[What the exercise asks]
Output every entry below exactly as it is written.
### Records supplied
## config.mk

```make
export PLATFORM = sky130hd
export DESIGN_NAME = card_power_switch_control
export DESIGN_NICKNAME = d
export VERILOG_FILES = /design/src/common/card_pwr_pkg.sv /design/src/rtl/card_power_switch_control.sv
export SDC_FILE = /design/constraint.sdc
export NUM_CORES = 1
export LEC_CHECK = 0
export BUFFER_PORTS_ARGS = -buffer_cell sky130_fd_sc_hd__buf_2
export CELL_PAD_IN_SITES_DETAIL_PLACEMENT = 1
export CELL_PAD_IN_SITES_GLOBAL_PLACEMENT = 1
export CORE_MARGIN = 1.5
export CORE_UTILIZATION = 41
export DETAILED_ROUTE_END_ITERATION = 10
export PLACE_DENSITY_LB_ADDON = 0.1
export SLEW_MARGIN = 20
export SYNTH_ARGS = -nofsm -noshare
export SYNTH_HDL_FRONTEND = slang
export SYNTH_SLANG_ARGS = --single-unit
```

## constraint.sdc

```tcl
create_clock -name clk_sys -period 3.04 [get_ports clk_sys]
set_clock_uncertainty 0.05 [all_clocks]
set_input_delay 0.76 -clock clk_sys [delete_from_list [all_inputs] [get_ports clk_sys]]
set_output_delay 0.76 -clock clk_sys [all_outputs]
set_load 0.005 [all_outputs]
```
######
[Answer section]
## config.mk

```make
export PLATFORM = sky130hd
export DESIGN_NAME = card_power_switch_control
export DESIGN_NICKNAME = d
export VERILOG_FILES = /design/src/common/card_pwr_pkg.sv /design/src/rtl/card_power_switch_control.sv
export SDC_FILE = /design/constraint.sdc
export NUM_CORES = 1
export LEC_CHECK = 0
export BUFFER_PORTS_ARGS = -buffer_cell sky130_fd_sc_hd__buf_2
export CELL_PAD_IN_SITES_DETAIL_PLACEMENT = 1
export CELL_PAD_IN_SITES_GLOBAL_PLACEMENT = 1
export CORE_MARGIN = 1.5
export CORE_UTILIZATION = 41
export DETAILED_ROUTE_END_ITERATION = 10
export PLACE_DENSITY_LB_ADDON = 0.1
export SLEW_MARGIN = 20
export SYNTH_ARGS = -nofsm -noshare
export SYNTH_HDL_FRONTEND = slang
export SYNTH_SLANG_ARGS = --single-unit
```

## constraint.sdc

```tcl
create_clock -name clk_sys -period 3.04 [get_ports clk_sys]
set_clock_uncertainty 0.05 [all_clocks]
set_input_delay 0.76 -clock clk_sys [delete_from_list [all_inputs] [get_ports clk_sys]]
set_output_delay 0.76 -clock clk_sys [all_outputs]
set_load 0.005 [all_outputs]
```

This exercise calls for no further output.